Para la edil Natalia Martínez «no sorprende para nada» que el oficialismo de la Junta Departamental de Paysandú no habilitara la conformación de comisiones investigadoras para estudiar los polémicos casos de Guadalupe Caballero y Rodrigo Vercellino. «La derecha sigue blindando una gestión que, como dije en el recinto de la Junta, está viciada de aspectos que lindan bastante con la ilegalidad; o, por lo menos, de cuestiones que llaman la atención de la ciudadanía y que deberían estar arriba de la mesa con datos oficiales y con algún tipo de información. Pero, lamentablemente, nosotros no podemos acceder a absolutamente nada de esa información».
Después de rechazar la idea esgrimida por algunos ediles nacionalistas, que valoraron la intención de investigar como «circo político», la representante del Frente Amplio reivindicó «el derecho y la obligación que tenemos, como ediles, para investigar las cosas que pasan bajo responsabilidad del intendente Olivera. Hoy corre por toda la ciudad, es vox populi, que hubo situaciones que son vergonzosas para la comuna y nosotros entendemos que tenemos el derecho de preguntar qué pasó o qué está pasando».
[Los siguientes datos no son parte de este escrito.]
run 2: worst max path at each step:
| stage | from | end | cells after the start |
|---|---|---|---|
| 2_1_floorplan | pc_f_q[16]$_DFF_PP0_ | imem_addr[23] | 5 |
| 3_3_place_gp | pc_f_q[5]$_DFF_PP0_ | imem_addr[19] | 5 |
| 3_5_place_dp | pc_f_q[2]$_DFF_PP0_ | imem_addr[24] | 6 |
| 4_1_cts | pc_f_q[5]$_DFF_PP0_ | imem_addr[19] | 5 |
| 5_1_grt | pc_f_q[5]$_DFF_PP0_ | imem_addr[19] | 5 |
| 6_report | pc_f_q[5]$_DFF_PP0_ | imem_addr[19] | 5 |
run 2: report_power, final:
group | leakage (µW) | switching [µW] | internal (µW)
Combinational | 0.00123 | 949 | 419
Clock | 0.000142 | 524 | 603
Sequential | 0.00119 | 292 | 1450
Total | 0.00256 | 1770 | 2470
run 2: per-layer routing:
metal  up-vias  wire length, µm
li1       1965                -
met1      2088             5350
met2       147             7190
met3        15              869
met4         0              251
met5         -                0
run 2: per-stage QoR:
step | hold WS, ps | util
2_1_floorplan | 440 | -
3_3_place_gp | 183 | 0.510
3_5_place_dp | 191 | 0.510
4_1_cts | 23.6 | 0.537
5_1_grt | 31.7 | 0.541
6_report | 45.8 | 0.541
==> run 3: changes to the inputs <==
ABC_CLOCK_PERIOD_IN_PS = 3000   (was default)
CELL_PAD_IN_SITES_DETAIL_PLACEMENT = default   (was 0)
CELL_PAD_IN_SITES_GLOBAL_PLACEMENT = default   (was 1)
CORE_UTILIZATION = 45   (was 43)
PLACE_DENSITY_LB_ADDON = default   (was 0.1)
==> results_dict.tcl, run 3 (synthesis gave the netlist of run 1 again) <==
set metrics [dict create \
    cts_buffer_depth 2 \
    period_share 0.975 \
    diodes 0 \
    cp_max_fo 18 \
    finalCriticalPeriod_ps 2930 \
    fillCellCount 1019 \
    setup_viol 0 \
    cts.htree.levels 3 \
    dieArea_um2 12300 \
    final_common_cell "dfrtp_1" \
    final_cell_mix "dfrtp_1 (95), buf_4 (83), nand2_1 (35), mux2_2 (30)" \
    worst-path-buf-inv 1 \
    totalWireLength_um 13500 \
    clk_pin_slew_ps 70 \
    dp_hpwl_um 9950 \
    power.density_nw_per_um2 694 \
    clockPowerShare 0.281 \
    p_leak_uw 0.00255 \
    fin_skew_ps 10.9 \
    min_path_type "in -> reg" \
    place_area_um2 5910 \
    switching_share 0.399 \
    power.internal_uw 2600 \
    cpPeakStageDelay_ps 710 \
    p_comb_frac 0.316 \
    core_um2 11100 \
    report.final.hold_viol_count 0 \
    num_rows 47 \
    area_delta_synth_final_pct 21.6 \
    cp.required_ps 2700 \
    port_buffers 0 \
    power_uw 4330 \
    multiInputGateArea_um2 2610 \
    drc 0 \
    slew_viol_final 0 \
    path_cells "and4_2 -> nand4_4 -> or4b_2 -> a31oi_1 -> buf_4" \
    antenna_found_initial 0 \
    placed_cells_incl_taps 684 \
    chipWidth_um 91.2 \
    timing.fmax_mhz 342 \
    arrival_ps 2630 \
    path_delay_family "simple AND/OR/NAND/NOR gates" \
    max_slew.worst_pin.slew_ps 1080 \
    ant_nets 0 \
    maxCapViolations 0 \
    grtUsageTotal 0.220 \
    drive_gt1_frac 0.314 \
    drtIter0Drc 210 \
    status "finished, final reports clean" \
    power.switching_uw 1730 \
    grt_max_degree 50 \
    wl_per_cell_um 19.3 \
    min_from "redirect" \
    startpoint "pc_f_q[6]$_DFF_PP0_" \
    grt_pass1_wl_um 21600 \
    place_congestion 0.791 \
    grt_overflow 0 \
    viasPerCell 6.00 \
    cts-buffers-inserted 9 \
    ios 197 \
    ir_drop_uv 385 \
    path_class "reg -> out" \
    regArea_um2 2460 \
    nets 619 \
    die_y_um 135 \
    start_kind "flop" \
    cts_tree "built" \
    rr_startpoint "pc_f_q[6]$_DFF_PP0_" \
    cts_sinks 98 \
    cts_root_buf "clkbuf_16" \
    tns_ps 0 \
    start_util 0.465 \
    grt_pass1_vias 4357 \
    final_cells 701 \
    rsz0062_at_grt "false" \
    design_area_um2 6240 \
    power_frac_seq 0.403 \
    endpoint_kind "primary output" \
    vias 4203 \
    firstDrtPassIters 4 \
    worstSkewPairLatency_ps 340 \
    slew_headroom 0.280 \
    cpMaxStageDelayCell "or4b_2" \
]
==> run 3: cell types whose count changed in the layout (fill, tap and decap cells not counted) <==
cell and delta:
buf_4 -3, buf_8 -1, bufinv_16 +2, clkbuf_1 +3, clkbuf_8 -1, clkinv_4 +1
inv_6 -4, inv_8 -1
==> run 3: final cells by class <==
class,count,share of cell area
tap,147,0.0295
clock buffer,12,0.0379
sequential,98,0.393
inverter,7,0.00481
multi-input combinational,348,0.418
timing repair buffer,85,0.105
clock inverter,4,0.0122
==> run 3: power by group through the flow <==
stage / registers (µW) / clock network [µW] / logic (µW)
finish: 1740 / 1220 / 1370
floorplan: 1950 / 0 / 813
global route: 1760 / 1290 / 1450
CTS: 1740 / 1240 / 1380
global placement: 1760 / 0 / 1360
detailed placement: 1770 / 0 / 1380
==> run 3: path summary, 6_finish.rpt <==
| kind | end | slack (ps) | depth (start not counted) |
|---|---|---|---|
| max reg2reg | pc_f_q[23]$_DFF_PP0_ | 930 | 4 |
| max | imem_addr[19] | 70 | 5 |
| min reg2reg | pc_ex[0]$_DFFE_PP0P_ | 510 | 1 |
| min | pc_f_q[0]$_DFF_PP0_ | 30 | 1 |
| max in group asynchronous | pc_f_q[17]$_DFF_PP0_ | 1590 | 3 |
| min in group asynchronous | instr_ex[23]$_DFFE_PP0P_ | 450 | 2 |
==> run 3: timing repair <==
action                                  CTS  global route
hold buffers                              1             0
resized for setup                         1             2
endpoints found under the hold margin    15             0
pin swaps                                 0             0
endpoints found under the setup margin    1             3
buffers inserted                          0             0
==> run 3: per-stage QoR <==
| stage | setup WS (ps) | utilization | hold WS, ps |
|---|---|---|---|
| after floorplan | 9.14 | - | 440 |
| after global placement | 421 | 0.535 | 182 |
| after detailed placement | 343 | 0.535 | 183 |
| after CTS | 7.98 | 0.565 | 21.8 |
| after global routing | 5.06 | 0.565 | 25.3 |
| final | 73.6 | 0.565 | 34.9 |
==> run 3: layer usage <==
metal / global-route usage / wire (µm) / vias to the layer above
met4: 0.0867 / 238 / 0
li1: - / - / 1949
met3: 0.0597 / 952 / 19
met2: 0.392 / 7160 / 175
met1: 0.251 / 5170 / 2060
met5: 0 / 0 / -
module adder_rr_sched #(
  parameter int N_REQ = 4
) (
  input  logic                 clk,
  input  logic                 rst,
  input  logic [N_REQ-1:0]     req_valid,
  input  logic [11*N_REQ-1:0]  req_a,
  input  logic [11*N_REQ-1:0]  req_b,
  output logic [N_REQ-1:0]     req_ready,
  output logic                 rsp_valid,
  input  logic                 rsp_ready,
  output logic [11:0]          rsp_sum,
  output logic [2:0]           rsp_id
`ifdef ADDER_RR_SCHED_STATS_EN
  ,
  output logic [15:0]          grant_cnt,
  output logic [15:0]          stall_cnt
`endif
);
  localparam logic [3:0] NR = 4'(N_REQ);

  typedef enum logic {EMPTY, FULL} state_t;
  state_t      state_q, state_d;
  logic [2:0]  ptr_q, ptr_d;
  logic [11:0] sum_q, sum_d;
  logic [2:0]  id_q, id_d;

  logic        slot_free, grant, rsp_fire;
  logic [2:0]  gnt_id;
  logic [3:0]  scan_idx, nxt_idx;
  logic [7:0]  req_ext, rdy_ext;
  logic [10:0] op_a, op_b;
  logic [11:0] add_sum;

  assign rsp_fire  = rsp_valid && rsp_ready;
  assign slot_free = !rsp_valid || rsp_ready;

  // Scan from the farthest offset down so the first valid index after ptr wins last.
  always_comb begin
    grant    = 1'b0;
    gnt_id   = 3'd0;
    scan_idx = 4'd0;
    req_ext  = 8'd0;
    req_ext[N_REQ-1:0] = req_valid;
    for (int k = N_REQ - 1; k >= 0; k--) begin
      scan_idx = {1'b0, ptr_q} + 4'(k);
      if (scan_idx >= NR) scan_idx = scan_idx - NR;
      if (req_ext[scan_idx[2:0]]) begin
        grant  = 1'b1;
        gnt_id = scan_idx[2:0];
      end
    end
    if (!slot_free || rst) grant = 1'b0;
    rdy_ext   = grant ? (8'd1 << gnt_id) : 8'd0;
    req_ready = rdy_ext[N_REQ-1:0];
  end

  assign op_a = req_a[11*gnt_id +: 11];
  assign op_b = req_b[11*gnt_id +: 11];

  adder_11bit u_add (
    .a   (op_a),
    .b   (op_b),
    .cin (1'b0),
    .sum (add_sum)
  );

  always_comb begin
    nxt_idx = {1'b0, gnt_id} + 4'd1;
    ptr_d   = ptr_q;
    sum_d   = sum_q;
    id_d    = id_q;
    if (grant) begin
      ptr_d = (nxt_idx >= NR) ? 3'd0 : nxt_idx[2:0];
      sum_d = add_sum;
      id_d  = gnt_id;
    end
  end

  always_comb begin
    state_d = state_q;
    case (state_q)
      EMPTY:   if (grant) state_d = FULL;
      FULL:    if (rsp_fire && !grant) state_d = EMPTY;
      default: state_d = EMPTY;
    endcase
  end

  always_ff @(posedge clk or posedge rst) begin
    if (rst) begin
      state_q <= EMPTY;
      ptr_q   <= 3'd0;
      sum_q   <= 12'd0;
      id_q    <= 3'd0;
    end else begin
      state_q <= state_d;
      ptr_q   <= ptr_d;
      sum_q   <= sum_d;
      id_q    <= id_d;
    end
  end

  always_comb begin
    rsp_valid = (state_q == FULL);
    rsp_sum   = sum_q;
    rsp_id    = id_q;
  end

`ifdef ADDER_RR_SCHED_STATS_EN
  logic [15:0] grant_cnt_q, grant_cnt_d, stall_cnt_q, stall_cnt_d;

  always_comb begin
    grant_cnt_d = grant_cnt_q;
    stall_cnt_d = stall_cnt_q;
    if (grant && grant_cnt_q != 16'hFFFF) grant_cnt_d = grant_cnt_q + 16'd1;
    if (rsp_valid && !rsp_ready && stall_cnt_q != 16'hFFFF) stall_cnt_d = stall_cnt_q + 16'd1;
  end

  always_ff @(posedge clk or posedge rst) begin
    if (rst) begin
      grant_cnt_q <= 16'd0;
      stall_cnt_q <= 16'd0;
    end else begin
      grant_cnt_q <= grant_cnt_d;
      stall_cnt_q <= stall_cnt_d;
    end
  end

  assign grant_cnt = grant_cnt_q;
  assign stall_cnt = stall_cnt_q;
`endif
endmodule

[config.mk]
export PLATFORM = sky130hd
export DESIGN_NAME = adder_rr_sched
export DESIGN_NICKNAME = d
export VERILOG_FILES = /design/src/rtl/adder_rr_sched.sv
export SDC_FILE = /design/constraint.sdc
export NUM_CORES = 1
export LEC_CHECK = 0
export BUFFER_PORTS_ARGS = -buffer_cell sky130_fd_sc_hd__clkbuf_2
export CAP_MARGIN = 20
export CORE_ASPECT_RATIO = 1.4
export CORE_MARGIN = 1
export CORE_UTILIZATION = 46
export CTS_BUF_LIST = sky130_fd_sc_hd__clkbuf_8
export CTS_CLUSTER_DIAMETER = 40
export DETAILED_ROUTE_END_ITERATION = 12
export PLACE_DENSITY = 0.78
export SYNTH_ARGS = -nofsm -noshare
export SYNTH_HDL_FRONTEND = slang
export SYNTH_SLANG_ARGS = --single-unit
[constraint.sdc]
create_clock -name clk -period 4.3 [get_ports clk]
set_clock_uncertainty 0.05 [all_clocks]
set_input_delay 0.215 -clock clk [delete_from_list [all_inputs] [get_ports clk]]
set_output_delay 0.215 -clock clk [all_outputs]
set_load 0.01 [all_outputs]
«Nada nuevo bajo el sol», dijo Martínez consultada sobra la posición de la bancada del Partido Colorado, que, en los últimos años tampoco apoyó la creación de investigadoras, en línea con el Partido Nacional. «Viene manteniendo la misma conducta y creo que es coherente en su accionar. Eso ha sido durante el periodo pasado y en lo que va de este, haciendo las mismas cosas. A mí me asombraría que actuara de otra forma».
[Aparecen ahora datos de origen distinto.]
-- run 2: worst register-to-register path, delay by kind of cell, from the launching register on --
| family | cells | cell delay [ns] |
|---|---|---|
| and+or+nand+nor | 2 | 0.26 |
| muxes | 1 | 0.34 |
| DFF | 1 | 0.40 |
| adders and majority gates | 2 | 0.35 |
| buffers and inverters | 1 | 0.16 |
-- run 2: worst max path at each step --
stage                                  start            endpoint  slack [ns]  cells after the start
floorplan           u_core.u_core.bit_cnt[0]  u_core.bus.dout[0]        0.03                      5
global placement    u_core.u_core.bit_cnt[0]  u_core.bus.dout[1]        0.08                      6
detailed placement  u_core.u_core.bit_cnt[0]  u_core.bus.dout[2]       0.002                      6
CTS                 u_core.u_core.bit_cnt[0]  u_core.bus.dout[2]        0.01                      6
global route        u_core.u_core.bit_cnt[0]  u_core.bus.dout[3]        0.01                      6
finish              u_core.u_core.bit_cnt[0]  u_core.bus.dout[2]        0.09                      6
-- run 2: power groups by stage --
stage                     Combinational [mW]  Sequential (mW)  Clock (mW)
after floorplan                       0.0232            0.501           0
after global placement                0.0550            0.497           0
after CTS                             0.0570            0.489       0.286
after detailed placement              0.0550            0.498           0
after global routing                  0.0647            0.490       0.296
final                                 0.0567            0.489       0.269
[config.mk]
export PLATFORM = sky130hd
export DESIGN_NAME = fetch_unit
export DESIGN_NICKNAME = d
export VERILOG_FILES = /design/src/rtl/fetch_unit_pkg.sv /design/src/rtl/fetch_unit.sv
export SDC_FILE = /design/constraint.sdc
export NUM_CORES = 1
export LEC_CHECK = 0
export CAP_MARGIN = 25
export CORE_ASPECT_RATIO = 0.5
export CORE_MARGIN = 5
export CORE_UTILIZATION = 48
export DETAILED_ROUTE_END_ITERATION = 10
export HOLD_SLACK_MARGIN = 0.1
export PLACE_DENSITY = 0.86
export SYNTH_ARGS = -nofsm -noshare
export SYNTH_HDL_FRONTEND = slang
export SYNTH_SLANG_ARGS = --single-unit
export TNS_END_PERCENT = 1
[constraint.sdc]
create_clock -name clk -period 4.2 [get_ports clk]
set_input_delay 1.05 -clock clk [delete_from_list [all_inputs] [get_ports clk]]
set_output_delay 1.05 -clock clk [all_outputs]
set_load 0.005 [all_outputs]
$ cat config.mk
export PLATFORM = sky130hd
export DESIGN_NAME = uart_rx_deframer
export DESIGN_NICKNAME = d
export VERILOG_FILES = /design/src/rtl/uart_rx_deframer.sv
export SDC_FILE = /design/constraint.sdc
export NUM_CORES = 1
export LEC_CHECK = 0
export ABC_AREA = 1
export CORE_ASPECT_RATIO = 1.75
export CORE_MARGIN = 5
export CORE_UTILIZATION = 36
export DETAILED_ROUTE_END_ITERATION = 7
export HOLD_SLACK_MARGIN = 0.03
export PLACE_DENSITY = 0.62
export SLEW_MARGIN = 10
export SYNTH_ARGS = -nofsm -noshare
export SYNTH_HDL_FRONTEND = slang
export SYNTH_SLANG_ARGS = --single-unit
export TNS_END_PERCENT = 5
$ cat constraint.sdc
create_clock -name clock -period 4.3 [get_ports clock]
set_clock_uncertainty 0.2 [all_clocks]
set_input_delay 1.29 -clock clock [delete_from_list [all_inputs] [get_ports clock]]
set_output_delay 1.29 -clock clock [all_outputs]
set_load 0.02 [all_outputs]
Tras señalar que la tarea de las preinvestigadoras sobre los temas referidos «está viciada de nulidad desde el momento en que los documentos presentados no fueron firmados por ninguno de los dos ediles denunciantes, como tampoco hubo acta que documentara los materiales entregados ni hubo citaciones a declarar como dice el reglamento» y denunciar que no están dadas las condiciones para cumplir con el mandato constitucional que compete a los ediles, Martínez dijo que los representantes del Partido Nacional en la Junta «son antidemocráticos, antirreglamentarios, hacen cosas inconstitucionales y, además, usan el reglamento interno de la Junta como se les antoja».
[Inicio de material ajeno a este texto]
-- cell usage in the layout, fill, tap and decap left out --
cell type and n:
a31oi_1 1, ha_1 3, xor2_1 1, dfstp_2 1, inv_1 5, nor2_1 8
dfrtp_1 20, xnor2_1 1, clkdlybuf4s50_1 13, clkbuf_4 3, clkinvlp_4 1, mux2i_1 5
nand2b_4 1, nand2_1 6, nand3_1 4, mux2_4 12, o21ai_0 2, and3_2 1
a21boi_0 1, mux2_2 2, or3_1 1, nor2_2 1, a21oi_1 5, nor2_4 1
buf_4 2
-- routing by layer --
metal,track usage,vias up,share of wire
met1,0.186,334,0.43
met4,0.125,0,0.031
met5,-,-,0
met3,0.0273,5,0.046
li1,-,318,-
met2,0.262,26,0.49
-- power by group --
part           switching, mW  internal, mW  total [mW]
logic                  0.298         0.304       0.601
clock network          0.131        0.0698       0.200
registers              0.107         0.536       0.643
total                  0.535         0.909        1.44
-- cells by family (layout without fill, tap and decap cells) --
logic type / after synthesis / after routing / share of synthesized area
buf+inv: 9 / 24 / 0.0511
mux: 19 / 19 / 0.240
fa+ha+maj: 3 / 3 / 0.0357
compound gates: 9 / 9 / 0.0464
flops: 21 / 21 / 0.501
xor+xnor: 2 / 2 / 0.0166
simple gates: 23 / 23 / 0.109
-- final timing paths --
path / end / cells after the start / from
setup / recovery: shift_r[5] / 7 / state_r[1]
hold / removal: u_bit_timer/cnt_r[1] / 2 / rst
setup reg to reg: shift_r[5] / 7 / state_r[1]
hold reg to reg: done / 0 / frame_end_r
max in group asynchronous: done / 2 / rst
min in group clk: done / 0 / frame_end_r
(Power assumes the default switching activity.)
<file path="config.mk">
export PLATFORM = sky130hd
export DESIGN_NAME = toy_bus_arb_node_fetch_pld_type_toybusreq
export DESIGN_NICKNAME = d
export VERILOG_FILES = /design/src/rtl/toy_bus_arb_node_fetch_pld_type_toybusreq.sv
export SDC_FILE = /design/constraint.sdc
export NUM_CORES = 1
export LEC_CHECK = 0
export BUFFER_PORTS_ARGS = -buffer_cell sky130_fd_sc_hd__buf_2
export CAP_MARGIN = 30
export CORE_AREA = 8 8 416 418
export DETAILED_ROUTE_END_ITERATION = 12
export DIE_AREA = 0 0 424 426
export PLACE_DENSITY = 0.35
export SLEW_MARGIN = 20
export SYNTH_ARGS = -nofsm -noshare
export SYNTH_HDL_FRONTEND = slang
export SYNTH_SLANG_ARGS = --single-unit
</file>
<file path="constraint.sdc">
create_clock -name clk -period 61.7 [get_ports clk]
set_clock_uncertainty 0.05 [all_clocks]
set_input_delay 12.34 -clock clk [delete_from_list [all_inputs] [get_ports clk]]
set_output_delay 12.34 -clock clk [all_outputs]
set_load 0.005 [all_outputs]
</file>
«La cuestión acá es blindar una gestión que, vuelvo a decir, está viciada o plagada de cuestiones que la sociedad sabe que son irregulares o que, por lo menos, tienen toda la posición como para ser investigadas y no se investigan. Yo creo que la responsabilidad es de todo el Partido Nacional. Acá nadie se exime de ninguna responsabilidad, porque a la hora de levantar la mano, todos levantan la manito, todos juntos. Entonces, a mí, el cuento de yo soy diferente no me alcanza. El relato tiene que venir acompañado de acciones y por ahora las acciones no se ven».